Below are records. Find each line in them that holds the word "synthesis" and copy it.

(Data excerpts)
BEGIN
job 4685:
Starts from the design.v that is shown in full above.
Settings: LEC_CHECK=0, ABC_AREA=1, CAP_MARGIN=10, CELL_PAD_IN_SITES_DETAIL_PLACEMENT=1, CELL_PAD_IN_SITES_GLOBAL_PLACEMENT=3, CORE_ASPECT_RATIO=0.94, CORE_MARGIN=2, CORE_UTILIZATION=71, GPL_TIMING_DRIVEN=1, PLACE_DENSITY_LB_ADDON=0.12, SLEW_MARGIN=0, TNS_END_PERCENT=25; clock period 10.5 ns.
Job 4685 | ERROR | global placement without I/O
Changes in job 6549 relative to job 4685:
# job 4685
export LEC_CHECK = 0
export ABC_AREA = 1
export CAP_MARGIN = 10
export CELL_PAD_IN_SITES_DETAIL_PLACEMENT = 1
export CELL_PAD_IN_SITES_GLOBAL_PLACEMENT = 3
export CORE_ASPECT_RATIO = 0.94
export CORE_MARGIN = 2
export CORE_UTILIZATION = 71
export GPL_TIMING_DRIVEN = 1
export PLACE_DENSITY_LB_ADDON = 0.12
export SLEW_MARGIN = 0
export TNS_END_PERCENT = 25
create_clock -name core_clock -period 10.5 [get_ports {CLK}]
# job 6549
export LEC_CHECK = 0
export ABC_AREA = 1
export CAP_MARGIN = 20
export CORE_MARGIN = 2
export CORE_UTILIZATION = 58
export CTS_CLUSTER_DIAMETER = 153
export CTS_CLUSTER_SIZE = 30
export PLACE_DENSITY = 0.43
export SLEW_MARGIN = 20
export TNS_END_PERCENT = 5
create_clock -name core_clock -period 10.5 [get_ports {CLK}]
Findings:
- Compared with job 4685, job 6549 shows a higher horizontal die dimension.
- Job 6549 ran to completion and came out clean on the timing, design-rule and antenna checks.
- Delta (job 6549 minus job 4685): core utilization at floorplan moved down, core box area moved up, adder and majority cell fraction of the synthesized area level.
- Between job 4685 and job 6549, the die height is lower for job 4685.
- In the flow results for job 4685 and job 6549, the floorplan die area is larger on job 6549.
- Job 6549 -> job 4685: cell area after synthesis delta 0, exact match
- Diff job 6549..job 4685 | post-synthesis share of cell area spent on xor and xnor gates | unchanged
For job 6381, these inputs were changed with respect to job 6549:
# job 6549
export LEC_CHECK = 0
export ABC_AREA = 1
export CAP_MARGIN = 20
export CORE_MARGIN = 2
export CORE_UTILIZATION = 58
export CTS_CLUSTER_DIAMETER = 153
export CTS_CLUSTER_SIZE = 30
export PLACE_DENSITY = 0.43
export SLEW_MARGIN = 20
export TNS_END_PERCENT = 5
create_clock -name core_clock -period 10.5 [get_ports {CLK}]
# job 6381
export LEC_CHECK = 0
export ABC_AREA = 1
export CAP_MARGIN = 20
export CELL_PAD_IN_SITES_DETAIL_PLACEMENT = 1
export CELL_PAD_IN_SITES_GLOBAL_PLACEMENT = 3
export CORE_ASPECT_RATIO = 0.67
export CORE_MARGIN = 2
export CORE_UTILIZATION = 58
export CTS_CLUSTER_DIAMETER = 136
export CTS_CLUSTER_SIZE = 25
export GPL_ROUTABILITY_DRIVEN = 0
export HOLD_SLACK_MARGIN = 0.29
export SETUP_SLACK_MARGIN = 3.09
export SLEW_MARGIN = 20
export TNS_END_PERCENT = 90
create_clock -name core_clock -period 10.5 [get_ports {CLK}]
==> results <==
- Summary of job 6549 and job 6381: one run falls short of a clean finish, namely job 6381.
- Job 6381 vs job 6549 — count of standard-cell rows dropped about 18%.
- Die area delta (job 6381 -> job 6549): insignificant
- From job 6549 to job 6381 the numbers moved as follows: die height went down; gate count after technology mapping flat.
==> try-lagoon <==
## lcd_top
module lcd_top(
  input clk,
  input rst,
  input PS2_CLK,
  input PS2_DATA,
  output [7:4] DB,
  output LCD_E,
  output LCD_RS,
  output LCD_RW,
  output [7:0] LED
  );
Settings: LEC_CHECK=0, ABC_AREA=1, CAP_MARGIN=0, CORE_MARGIN=2, CORE_UTILIZATION=72, CTS_CLUSTER_DIAMETER=271, GPL_TIMING_DRIVEN=1, PLACE_DENSITY_LB_ADDON=0.03, SETUP_SLACK_MARGIN=5.0, SLEW_MARGIN=20; clock period 7.52 ns.
run.sh (not shown) runs the stock make flow with config.mk's settings and CLKGATE_MAP_FILE=.
==> try-tundra: changes against try-lagoon <==
==> flow/config.mk (replaced) <==
export PLATFORM = sky130hd
export DESIGN_NAME = lcd_top
export DESIGN_NICKNAME = lcd_top
export VERILOG_FILES = /design/flow/design.v
export SDC_FILE = /design/flow/constraint.sdc
export NUM_CORES = 4
export LEC_CHECK = 0
export ABC_AREA = 1
export CAP_MARGIN = 20
export CORE_MARGIN = 2
export CORE_UTILIZATION = 72
export SETUP_SLACK_MARGIN = 1.92
export SLEW_MARGIN = 20
==> flow/constraint.sdc (replaced) <==
create_clock -name core_clock -period 8.19 [get_ports {clk}]
set_input_delay 1.6380 -clock core_clock [delete_from_list [all_inputs] [get_ports {clk}]]
set_output_delay 1.6380 -clock core_clock [all_outputs]
set_load 0.01 [all_outputs]
==> try-pepper: changes against try-lagoon <==
==> flow/config.mk (replaced) <==
export PLATFORM = sky130hd
export DESIGN_NAME = lcd_top
export DESIGN_NICKNAME = lcd_top
export VERILOG_FILES = /design/flow/design.v
export SDC_FILE = /design/flow/constraint.sdc
export NUM_CORES = 4
export LEC_CHECK = 0
export ABC_AREA = 0
export CAP_MARGIN = 20
export CORE_MARGIN = 2
export CORE_UTILIZATION = 70
export CTS_CLUSTER_DIAMETER = 271
export GPL_TIMING_DRIVEN = 1
export PLACE_DENSITY = 0.67
export SETUP_SLACK_MARGIN = 1.61
export SLEW_MARGIN = 20
==> flow/constraint.sdc (replaced) <==
create_clock -name core_clock -period 9.46 [get_ports {clk}]
set_input_delay 1.8920 -clock core_clock [delete_from_list [all_inputs] [get_ports {clk}]]
set_output_delay 1.8920 -clock core_clock [all_outputs]
set_load 0.01 [all_outputs]
==> results <==
Post-CTS setup buffer count: try-pepper 0; try-lagoon 136; try-tundra 59
Final nets: try-pepper 1,976; try-lagoon -; try-tundra 3,020
Chip area: try-pepper 0.0372 sq mm; try-lagoon 0.0384 sq mm; try-tundra 0.0384 sq mm
Number of fillers in the final layout: try-pepper 2,135; try-lagoon -; try-tundra 1,768
Comb gate area: try-pepper 0.00941 sq mm; try-lagoon -; try-tundra 0.0107 sq mm
Worst min-delay path category: try-pepper flip-flop to flip-flop; try-lagoon -; try-tundra flip-flop to flip-flop
Adders+Majority by Area: try-pepper 1.83%; try-lagoon 1.73%; try-tundra 1.73%
Slowest cell on crit path: try-pepper sky130_fd_sc_hd__ha_4; try-lagoon -; try-tundra sky130_fd_sc_hd__o21ai_0
Cell total in the yosys stat output: try-pepper 1,941; try-lagoon 2,900; try-tundra 2,900
Buffering stage count on the worst path with inverters included: try-pepper 1; try-lagoon -; try-tundra 3
Depth of the worst register-to-register path: try-pepper 6; try-lagoon -; try-tundra 9
Type of the worst setup path: try-pepper flip-flop to flip-flop; try-lagoon -; try-tundra flip-flop to flip-flop
Layout overhead on the synthesized area: try-pepper 9.22%; try-lagoon -; try-tundra 16.2%
Run status: try-pepper no timing/DRC/antenna violations; try-lagoon stopped before the end; try-tundra finished with violations
Stage where the flow stopped: try-pepper -; try-lagoon global routing; try-tundra -
Violated checks: try-pepper -; try-lagoon -; try-tundra capacitance limit, slew limit, setup timing
FF-to-FF setup slack: try-pepper 1730 ps; try-lagoon -; try-tundra -1610 ps
Worst slack at placement: try-pepper 1860 ps; try-lagoon 920 ps; try-tundra 1300 ps
Overall power after layout: try-pepper 0.00475 W; try-lagoon -; try-tundra 0.00573 W
Relative max-transition margin: try-pepper 26.9%; try-lagoon -; try-tundra -18.4%
Worst clock skew: try-pepper 28.5 ps; try-lagoon -; try-tundra 88.4 ps
Startpoint of the worst setup timing path: try-pepper LC1.head[0]$_DFFE_NP0P_; try-lagoon -; try-tundra LC1.head[0]$_DFFE_NP0P_
Cells after Synth: try-pepper 1,941; try-lagoon 2,900; try-tundra 2,900
Most used cell, CP: try-pepper sky130_fd_sc_hd__mux4_2; try-lagoon -; try-tundra sky130_fd_sc_hd__nand3_1
Setup violations, final: try-pepper 0; try-lagoon -; try-tundra 1
Combined flip-flop and latch cell area: try-pepper 0.0150 sq mm; try-lagoon -; try-tundra 0.0150 sq mm
Number of sequential cells: try-pepper 542; try-lagoon -; try-tundra 542
No activity file was given, so power comes from the tool's default toggle rates.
END
- _Exercise answer_:
- Job 6549 -> job 4685: cell area after synthesis delta 0, exact match
- Diff job 6549..job 4685 | post-synthesis share of cell area spent on xor and xnor gates | unchanged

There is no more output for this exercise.